------ INPUT DATA ------

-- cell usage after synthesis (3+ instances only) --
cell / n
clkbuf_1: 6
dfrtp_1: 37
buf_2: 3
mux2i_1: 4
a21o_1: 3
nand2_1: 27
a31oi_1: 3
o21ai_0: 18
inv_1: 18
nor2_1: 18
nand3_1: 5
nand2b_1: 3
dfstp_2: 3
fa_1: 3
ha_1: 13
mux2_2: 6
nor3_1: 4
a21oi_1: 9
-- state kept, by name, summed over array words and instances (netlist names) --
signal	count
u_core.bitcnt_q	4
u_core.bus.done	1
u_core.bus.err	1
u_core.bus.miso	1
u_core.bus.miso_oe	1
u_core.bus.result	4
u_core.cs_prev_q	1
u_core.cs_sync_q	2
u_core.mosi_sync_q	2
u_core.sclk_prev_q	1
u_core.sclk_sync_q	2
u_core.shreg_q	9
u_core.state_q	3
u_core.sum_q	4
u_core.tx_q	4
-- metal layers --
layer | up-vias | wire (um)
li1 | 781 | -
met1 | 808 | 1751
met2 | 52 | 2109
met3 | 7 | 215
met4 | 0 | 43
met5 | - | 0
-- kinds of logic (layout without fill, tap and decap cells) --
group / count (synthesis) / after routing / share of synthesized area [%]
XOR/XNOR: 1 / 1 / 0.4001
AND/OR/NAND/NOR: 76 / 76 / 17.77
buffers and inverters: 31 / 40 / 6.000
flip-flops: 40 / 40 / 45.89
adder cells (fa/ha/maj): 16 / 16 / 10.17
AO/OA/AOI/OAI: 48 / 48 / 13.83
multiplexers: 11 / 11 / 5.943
--- config.mk ---
export PLATFORM = sky130hd
export DESIGN_NAME = rect_fill_engine
export DESIGN_NICKNAME = d
export VERILOG_FILES = /design/src/rtl/rect_fill_engine.sv
export SDC_FILE = /design/constraint.sdc
export NUM_CORES = 1
export LEC_CHECK = 0
export ABC_AREA = 1
export ABC_CLOCK_PERIOD_IN_PS = 2700
export CAP_MARGIN = 20
export CORE_UTILIZATION = 54
export DETAILED_ROUTE_END_ITERATION = 10
export HOLD_SLACK_MARGIN = 0.02
export PLACE_DENSITY = 0.8
export SLEW_MARGIN = 10
export SYNTH_ARGS = -nofsm -noshare
export SYNTH_HDL_FRONTEND = slang
export SYNTH_SLANG_ARGS = --single-unit
export TNS_END_PERCENT = 20
--- constraint.sdc ---
create_clock -name clk -period 2.7 [get_ports clk]
set_input_delay 0.675 -clock clk [delete_from_list [all_inputs] [get_ports clk]]
set_output_delay 0.675 -clock clk [all_outputs]
set_load 0.05 [all_outputs]
--- src/rtl/rect_fill_engine.sv ---
// rect_fill_engine: fills an inclusive rectangle, clipped to the screen, with
// one pixel write per cycle in raster order (left to right, top to bottom).
//
// Optional feature: define RECT_FILL_PATTERN_EN to add colour_b/pattern
// inputs. When pattern is latched high, pixels whose x/y parities differ
// take colour_b. This gives a checkerboard tied to absolute screen position.
//
// Ports:
//   clk, reset           clock, asynchronous active-high reset
//   start                request a fill (accepted only when idle)
//   x0,y0,x1,y1          inclusive rectangle corners
//   colour_in            fill colour
//   colour_b, pattern    (RECT_FILL_PATTERN_EN only) second colour, checker enable
//   stall                downstream not accepting; hold the current pixel
//   x_out,y_out          current pixel coordinate
//   colour_out           current pixel colour
//   plot                 pixel write strobe
//   busy                 operation in progress
//   done                 one-cycle completion pulse
module rect_fill_engine #(
    parameter int X_W      = 8,
    parameter int Y_W      = 7,
    parameter int COLOUR_W = 3,
    parameter int SCREEN_W = 160,
    parameter int SCREEN_H = 120
) (
    input  logic                clk,
    input  logic                reset,
    input  logic                start,
    input  logic [X_W-1:0]      x0,
    input  logic [Y_W-1:0]      y0,
    input  logic [X_W-1:0]      x1,
    input  logic [Y_W-1:0]      y1,
    input  logic [COLOUR_W-1:0] colour_in,
`ifdef RECT_FILL_PATTERN_EN
    input  logic [COLOUR_W-1:0] colour_b,
    input  logic                pattern,
`endif
    input  logic                stall,
    output logic [X_W-1:0]      x_out,
    output logic [Y_W-1:0]      y_out,
    output logic [COLOUR_W-1:0] colour_out,
    output logic                plot,
    output logic                busy,
    output logic                done
);
    typedef enum logic [1:0] {IDLE, SETUP, FILL, DONE} state_t;

    localparam logic [X_W-1:0] X_MAX = X_W'(SCREEN_W - 1);
    localparam logic [Y_W-1:0] Y_MAX = Y_W'(SCREEN_H - 1);

    state_t              state;
    logic [X_W-1:0]      lx0, lx1, xe, cx;
    logic [Y_W-1:0]      ly0, ly1, ye, cy;
    logic [COLOUR_W-1:0] col;

    // Clip the latched corners; evaluated during SETUP only.
    logic [X_W-1:0] xe_c;
    logic [Y_W-1:0] ye_c;
    logic           empty_c;

    always_comb begin
        xe_c    = (lx1 > X_MAX) ? X_MAX : lx1;
        ye_c    = (ly1 > Y_MAX) ? Y_MAX : ly1;
        // Off-screen origins are tested at 32 bits so a screen size equal to
        // 2**X_W or 2**Y_W still works.
        empty_c = (lx0 > xe_c) || (ly0 > ye_c) ||
                  (32'(lx0) >= 32'(SCREEN_W)) || (32'(ly0) >= 32'(SCREEN_H));
    end

`ifdef RECT_FILL_PATTERN_EN
    logic [COLOUR_W-1:0] colb;
    logic                pat;
`endif

    always_ff @(posedge clk or posedge reset) begin
        if (reset) begin
            state <= IDLE;
            lx0   <= '0;
            lx1   <= '0;
            ly0   <= '0;
            ly1   <= '0;
            xe    <= '0;
            ye    <= '0;
            cx    <= '0;
            cy    <= '0;
            col   <= '0;
            busy  <= 1'b0;
            done  <= 1'b0;
`ifdef RECT_FILL_PATTERN_EN
            colb  <= '0;
            pat   <= 1'b0;
`endif
        end else begin
            case (state)
                IDLE: begin
                    done <= 1'b0;
                    if (start) begin
                        lx0   <= x0;
                        ly0   <= y0;
                        lx1   <= x1;
                        ly1   <= y1;
                        col   <= colour_in;
`ifdef RECT_FILL_PATTERN_EN
                        colb  <= colour_b;
                        pat   <= pattern;
`endif
                        busy  <= 1'b1;
                        state <= SETUP;
                    end
                end
                SETUP: begin
                    xe <= xe_c;
                    ye <= ye_c;
                    if (empty_c) begin
                        done  <= 1'b1;
                        state <= DONE;
                    end else begin
                        cx    <= lx0;
                        cy    <= ly0;
                        state <= FILL;
                    end
                end
                FILL: begin
                    if (!stall) begin
                        if (cx == xe && cy == ye) begin
                            done  <= 1'b1;
                            state <= DONE;
                        end else if (cx == xe) begin
                            cx <= lx0;
                            cy <= cy + 1'b1;
                        end else begin
                            cx <= cx + 1'b1;
                        end
                    end
                end
                DONE: begin
                    done  <= 1'b0;
                    busy  <= 1'b0;
                    state <= IDLE;
                end
                default: state <= IDLE;
            endcase
        end
    end

    // Strobe is combinational so a stall suppresses the write in the same cycle.
    assign plot  = (state == FILL) && !stall;
    assign x_out = cx;
    assign y_out = cy;

`ifdef RECT_FILL_PATTERN_EN
    assign colour_out = (pat && (cx[0] ^ cy[0])) ? colb : col;
`else
    assign colour_out = col;
`endif

endmodule
<file path="src/rtl/des_sbox_engine_if.sv">
// Stream interface for des_sbox_engine: input vector handshake and result handshake.
interface des_sbox_engine_if #(
  parameter int unsigned NUM_BOX = 8,
  parameter int unsigned IN_W    = 6,
  parameter int unsigned OUT_W   = 4
);
  logic                       i_valid;
  logic                       o_ready;
  logic [NUM_BOX*IN_W-1:0]    i_vector;
  logic                       o_valid;
  logic                       i_ready;
  logic [NUM_BOX*OUT_W-1:0]   o_vector;

  modport master (
    output i_valid, i_vector, i_ready,
    input  o_ready, o_valid, o_vector
  );

  modport slave (
    input  i_valid, i_vector, i_ready,
    output o_ready, o_valid, o_vector
  );
endinterface

</file>
<file path="src/rtl/des_sbox_engine.sv">
// Programmable, time-multiplexed DES S-box engine: NUM_BOX loadable tables, LANES lookups per cycle.
// Optional macro SBOX_PARITY_EN adds per-entry even parity and a sticky o_parity_err output.
module des_sbox_engine #(
  parameter int unsigned NUM_BOX = 8,
  parameter int unsigned IN_W    = 6,
  parameter int unsigned OUT_W   = 4,
  parameter int unsigned LANES   = 2
) (
  input  logic                       i_clk,
  input  logic                       i_rst_n,
  input  logic                       i_cfg_we,
  input  logic [$clog2(NUM_BOX)-1:0] i_cfg_box,
  input  logic [IN_W-1:0]            i_cfg_addr,
  input  logic [OUT_W-1:0]           i_cfg_data,
  output logic                       o_cfg_drop,
  des_sbox_engine_if.slave           bus,
  output logic                       o_busy
`ifdef SBOX_PARITY_EN
  ,
  output logic                       o_parity_err
`endif
);

  localparam int unsigned BOX_W  = $clog2(NUM_BOX);
  localparam int unsigned DEPTH  = 2 ** IN_W;
  localparam int unsigned VIN_W  = NUM_BOX * IN_W;
  localparam int unsigned VOUT_W = NUM_BOX * OUT_W;
`ifdef SBOX_PARITY_EN
  localparam int unsigned ENT_W  = OUT_W + 1;
`else
  localparam int unsigned ENT_W  = OUT_W;
`endif

  typedef enum logic [1:0] {IDLE, RUN, DONE} state_e;

  state_e              state_q, state_d;
  logic [BOX_W-1:0]    cnt_q, cnt_d;
  logic [VIN_W-1:0]    vec_q, vec_d;
  logic [VOUT_W-1:0]   res_q, res_d;
  logic                drop_q, drop_d;
  logic [ENT_W-1:0]    tbl_q [NUM_BOX][DEPTH];

  logic                cfg_box_ok;
  logic                cfg_wr;
  logic [ENT_W-1:0]    cfg_ent;
  logic [BOX_W-1:0]    lane_box [LANES];
  logic [ENT_W-1:0]    lane_ent [LANES];

  assign cfg_box_ok = (32'(i_cfg_box) < NUM_BOX);
  assign cfg_wr     = i_cfg_we && (state_q == IDLE) && cfg_box_ok;
  assign drop_d     = i_cfg_we && ((state_q != IDLE) || !cfg_box_ok);

`ifdef SBOX_PARITY_EN
  assign cfg_ent = {^i_cfg_data, i_cfg_data};
`else
  assign cfg_ent = i_cfg_data;
`endif

  // Box indices served by each lane this cycle
  always_comb begin
    for (int l = 0; l < LANES; l++) begin
      lane_box[l] = cnt_q + BOX_W'(l);
    end
  end

  // Raw IN_W-bit chunk is the table index; box 0 sits in the MSB chunk
  always_comb begin
    for (int l = 0; l < LANES; l++) begin
      lane_ent[l] = tbl_q[lane_box[l]][vec_q[(NUM_BOX - 32'(lane_box[l])) * IN_W - 1 -: IN_W]];
    end
  end

  always_comb begin
    state_d = state_q;
    cnt_d   = cnt_q;
    vec_d   = vec_q;
    res_d   = res_q;
    unique case (state_q)
      IDLE: begin
        if (bus.i_valid) begin
          vec_d   = bus.i_vector;
          cnt_d   = '0;
          state_d = RUN;
        end
      end
      RUN: begin
        for (int l = 0; l < LANES; l++) begin
          res_d[(NUM_BOX - 32'(lane_box[l])) * OUT_W - 1 -: OUT_W] = lane_ent[l][OUT_W-1:0];
        end
        cnt_d = cnt_q + BOX_W'(LANES);
        if (32'(cnt_q) + LANES == NUM_BOX) begin
          cnt_d   = '0;
          state_d = DONE;
        end
      end
      DONE: begin
        if (bus.i_ready) begin
          state_d = IDLE;
        end
      end
      default: state_d = IDLE;
    endcase
  end

  always_ff @(posedge i_clk or negedge i_rst_n) begin
    if (!i_rst_n) begin
      state_q <= IDLE;
      cnt_q   <= '0;
      vec_q   <= '0;
      res_q   <= '0;
      drop_q  <= 1'b0;
    end else begin
      state_q <= state_d;
      cnt_q   <= cnt_d;
      vec_q   <= vec_d;
      res_q   <= res_d;
      drop_q  <= drop_d;
    end
  end

  // Lookup tables; writes land only while idle so a running vector never sees a torn table
  always_ff @(posedge i_clk or negedge i_rst_n) begin
    if (!i_rst_n) begin
      for (int b = 0; b < NUM_BOX; b++) begin
        for (int a = 0; a < DEPTH; a++) begin
          tbl_q[b][a] <= '0;
        end
      end
    end else if (cfg_wr) begin
      tbl_q[i_cfg_box][i_cfg_addr] <= cfg_ent;
    end
  end

`ifdef SBOX_PARITY_EN
  logic               par_err_q, par_err_d;
  logic [LANES-1:0]   lane_bad;

  always_comb begin
    for (int l = 0; l < LANES; l++) begin
      lane_bad[l] = ^lane_ent[l];
    end
  end

  assign par_err_d = par_err_q || ((state_q == RUN) && (|lane_bad));

  always_ff @(posedge i_clk or negedge i_rst_n) begin
    if (!i_rst_n) begin
      par_err_q <= 1'b0;
    end else begin
      par_err_q <= par_err_d;
    end
  end

  assign o_parity_err = par_err_q;
`endif

  assign bus.o_ready  = (state_q == IDLE);
  assign bus.o_valid  = (state_q == DONE);
  assign bus.o_vector = res_q;
  assign o_busy       = (state_q != IDLE);
  assign o_cfg_drop   = drop_q;

endmodule

</file>
<file path="src/flat_wrapper.sv">
// flat-port wrapper written by rule: the top's interface ports become plain ports
module des_sbox_engine_flat 
#(
  parameter int unsigned NUM_BOX = 8,
  parameter int unsigned IN_W    = 6,
  parameter int unsigned OUT_W   = 4,
  parameter int unsigned LANES   = 2
)
  (i_clk, i_rst_n, i_cfg_we, i_cfg_box, i_cfg_addr, i_cfg_data, o_cfg_drop, o_busy, bus_i_valid, bus_i_vector, bus_i_ready, bus_o_ready, bus_o_valid, bus_o_vector);
  des_sbox_engine_if #(.NUM_BOX(NUM_BOX), .IN_W(IN_W), .OUT_W(OUT_W)) bus_i ();
  input  logic i_clk;
  input  logic i_rst_n;
  input  logic i_cfg_we;
  input  logic [$clog2(NUM_BOX)-1:0] i_cfg_box;
  input  logic [IN_W-1:0] i_cfg_addr;
  input  logic [OUT_W-1:0] i_cfg_data;
  output logic o_cfg_drop;
  output logic o_busy;
  input wire logic [$bits(bus_i.i_valid)-1:0] bus_i_valid;
  input wire logic [$bits(bus_i.i_vector)-1:0] bus_i_vector;
  input wire logic [$bits(bus_i.i_ready)-1:0] bus_i_ready;
  output wire logic [$bits(bus_i.o_ready)-1:0] bus_o_ready;
  output wire logic [$bits(bus_i.o_valid)-1:0] bus_o_valid;
  output wire logic [$bits(bus_i.o_vector)-1:0] bus_o_vector;
  assign bus_i.i_valid = bus_i_valid;
  assign bus_i.i_vector = bus_i_vector;
  assign bus_i.i_ready = bus_i_ready;
  assign bus_o_ready = bus_i.o_ready;
  assign bus_o_valid = bus_i.o_valid;
  assign bus_o_vector = bus_i.o_vector;
  des_sbox_engine #(.NUM_BOX(NUM_BOX), .IN_W(IN_W), .OUT_W(OUT_W), .LANES(LANES)) u_core (.i_clk(i_clk), .i_rst_n(i_rst_n), .i_cfg_we(i_cfg_we), .i_cfg_box(i_cfg_box), .i_cfg_addr(i_cfg_addr), .i_cfg_data(i_cfg_data), .o_cfg_drop(o_cfg_drop), .bus(bus_i), .o_busy(o_busy));
endmodule
</file>
<file path="config.mk">
export PLATFORM = sky130hd
export DESIGN_NAME = des_sbox_engine_flat
export DESIGN_NICKNAME = d
export VERILOG_FILES = /design/src/rtl/des_sbox_engine_if.sv /design/src/rtl/des_sbox_engine.sv /design/src/flat_wrapper.sv
export SDC_FILE = /design/constraint.sdc
export NUM_CORES = 2
export LEC_CHECK = 0
export CAP_MARGIN = 5
export CORE_MARGIN = 10
export CORE_UTILIZATION = 55
export DETAILED_ROUTE_END_ITERATION = 8
export HOLD_SLACK_MARGIN = 0.03
export PLACE_DENSITY = 0.72
export REMOVE_ABC_BUFFERS = 1
export SYNTH_ARGS = -nofsm -noshare
export SYNTH_HDL_FRONTEND = slang
export SYNTH_SLANG_ARGS = --single-unit
</file>
<file path="constraint.sdc">
create_clock -name i_clk -period 11.9 [get_ports i_clk]
set_input_delay 2.38 -clock i_clk [delete_from_list [all_inputs] [get_ports i_clk]]
set_output_delay 2.38 -clock i_clk [all_outputs]
set_load 0.05 [all_outputs]
</file>
### src/rtl/clock_div_ctrl_pkg.sv
// Shared definitions for the programmable clock divider controller.
// State encodings and the smallest divisor the period counter can honour.
package clock_div_ctrl_pkg;

   typedef enum logic [1:0] {
      IDLE = 2'd0,
      RUN  = 2'd1,
      PEND = 2'd2
   } state_t;

   localparam int unsigned MIN_DIV = 2;

endpackage

### src/rtl/clock_div_ctrl_div_counter.sv
// Period counter for the clock divider: wraps at active_div-1 and produces
// the registered divided clock and the end-of-period tick.
module clock_div_ctrl_div_counter #(
   parameter int unsigned WIDTH = 28
) (
   input  logic             clock_in,
   input  logic             reset_n,
   input  logic             run,
   input  logic [WIDTH-1:0] active_div,
   output logic             terminal,
   output logic             clock_out,
   output logic             tick
);

   logic [WIDTH-1:0] counter;
   logic [WIDTH-1:0] last_count;

   assign last_count = active_div - WIDTH'(1);
   assign terminal   = run && (counter == last_count);

   // Odd divisors: the high phase is floor(div/2), so the low phase gets the extra cycle.
   always_ff @(posedge clock_in or negedge reset_n) begin
      if (!reset_n) begin
         counter   <= '0;
         clock_out <= 1'b0;
         tick      <= 1'b0;
      end else if (!run) begin
         counter   <= '0;
         clock_out <= 1'b0;
         tick      <= 1'b0;
      end else begin
         counter   <= terminal ? '0 : counter + WIDTH'(1);
         clock_out <= (counter < (active_div >> 1));
         tick      <= terminal;
      end
   end

endmodule

### src/rtl/clock_div_ctrl.sv
// Runtime controller for a programmable clock divider: divisor handshake and
// run/stop sequencing, with every change and stop aligned to a period boundary.
//
// state | meaning
// IDLE  | divider stopped, counter held at 0, divisor may be loaded directly
// RUN   | divider counting with active_div
// PEND  | counting; a valid divisor change waits for the period boundary
module clock_div_ctrl
   import clock_div_ctrl_pkg::*;
#(
   parameter int unsigned      WIDTH       = 28,
   parameter logic [WIDTH-1:0] DEFAULT_DIV = WIDTH'(2)
) (
   input  logic             clock_in,
   input  logic             reset_n,
   input  logic             enable,
   input  logic             div_req,
   input  logic [WIDTH-1:0] div_value,
   output logic             div_ack,
   output logic             div_err,
   output logic             clock_out,
   output logic             tick,
   output logic             busy,
   output logic [WIDTH-1:0] active_div
);

   state_t           state;
   state_t           state_nxt;
   logic [WIDTH-1:0] active_div_nxt;
   logic             ack_nxt;
   logic             err_nxt;
   logic             busy_nxt;
   logic             req_seen;
   logic             req_valid;
   logic             terminal;

   // The cycle after an ack/err still sees the old request level; ignore it.
   assign req_seen  = div_req && !div_ack && !div_err;
   assign req_valid = (div_value >= WIDTH'(MIN_DIV));

   always_ff @(posedge clock_in or negedge reset_n) begin
      if (!reset_n) begin
         state      <= IDLE;
         active_div <= DEFAULT_DIV;
         div_ack    <= 1'b0;
         div_err    <= 1'b0;
         busy       <= 1'b0;
      end else begin
         state      <= state_nxt;
         active_div <= active_div_nxt;
         div_ack    <= ack_nxt;
         div_err    <= err_nxt;
         busy       <= busy_nxt;
      end
   end

   always_comb begin
      state_nxt      = state;
      active_div_nxt = active_div;
      ack_nxt        = 1'b0;
      busy_nxt       = busy;
      err_nxt        = req_seen && !req_valid;
      unique case (state)
         IDLE: begin
            if (req_seen && req_valid) begin
               active_div_nxt = div_value;
               ack_nxt        = 1'b1;
            end
            if (enable) begin
               state_nxt = RUN;
            end
         end
         RUN: begin
            // A stop at this boundary wins; a request still held is then taken in IDLE.
            if (terminal && !enable) begin
               state_nxt = IDLE;
            end else if (req_seen && req_valid) begin
               state_nxt = PEND;
               busy_nxt  = 1'b1;
            end
         end
         PEND: begin
            if (terminal) begin
               active_div_nxt = div_value;
               ack_nxt        = 1'b1;
               busy_nxt       = 1'b0;
               state_nxt      = enable ? RUN : IDLE;
            end
         end
         default: begin
            state_nxt = IDLE;
            busy_nxt  = 1'b0;
         end
      endcase
   end

   clock_div_ctrl_div_counter #(
      .WIDTH (WIDTH)
   ) u_div_counter (
      .clock_in   (clock_in),
      .reset_n    (reset_n),
      .run        (state != IDLE),
      .active_div (active_div),
      .terminal   (terminal),
      .clock_out  (clock_out),
      .tick       (tick)
   );

endmodule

------

§ **EXERCISE GOAL**
Copy all lines of the preceding data that hold the word "request".

§ **WRITTEN SOLUTION**
//   start                request a fill (accepted only when idle)
   // The cycle after an ack/err still sees the old request level; ignore it.
            // A stop at this boundary wins; a request still held is then taken in IDLE.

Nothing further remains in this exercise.